[Collected data]
* * * *
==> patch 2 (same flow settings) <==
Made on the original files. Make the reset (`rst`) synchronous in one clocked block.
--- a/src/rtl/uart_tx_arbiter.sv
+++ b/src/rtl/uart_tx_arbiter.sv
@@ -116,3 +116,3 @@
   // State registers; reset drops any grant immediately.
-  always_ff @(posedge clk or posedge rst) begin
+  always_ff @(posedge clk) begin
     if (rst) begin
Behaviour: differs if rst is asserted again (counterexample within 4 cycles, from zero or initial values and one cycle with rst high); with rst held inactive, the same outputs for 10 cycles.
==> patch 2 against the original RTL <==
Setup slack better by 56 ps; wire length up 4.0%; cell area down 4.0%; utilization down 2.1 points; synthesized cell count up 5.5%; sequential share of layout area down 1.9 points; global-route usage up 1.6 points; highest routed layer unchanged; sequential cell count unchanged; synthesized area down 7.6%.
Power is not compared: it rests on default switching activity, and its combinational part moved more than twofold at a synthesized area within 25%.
* * * *
■ **Directions for this task**
Every line above has to be restated word for word.

■ **Response area**
==> patch 2 (same flow settings) <==
Made on the original files. Make the reset (`rst`) synchronous in one clocked block.
--- a/src/rtl/uart_tx_arbiter.sv
+++ b/src/rtl/uart_tx_arbiter.sv
@@ -116,3 +116,3 @@
   // State registers; reset drops any grant immediately.
-  always_ff @(posedge clk or posedge rst) begin
+  always_ff @(posedge clk) begin
     if (rst) begin
Behaviour: differs if rst is asserted again (counterexample within 4 cycles, from zero or initial values and one cycle with rst high); with rst held inactive, the same outputs for 10 cycles.
==> patch 2 against the original RTL <==
Setup slack better by 56 ps; wire length up 4.0%; cell area down 4.0%; utilization down 2.1 points; synthesized cell count up 5.5%; sequential share of layout area down 1.9 points; global-route usage up 1.6 points; highest routed layer unchanged; sequential cell count unchanged; synthesized area down 7.6%.
Power is not compared: it rests on default switching activity, and its combinational part moved more than twofold at a synthesized area within 25%.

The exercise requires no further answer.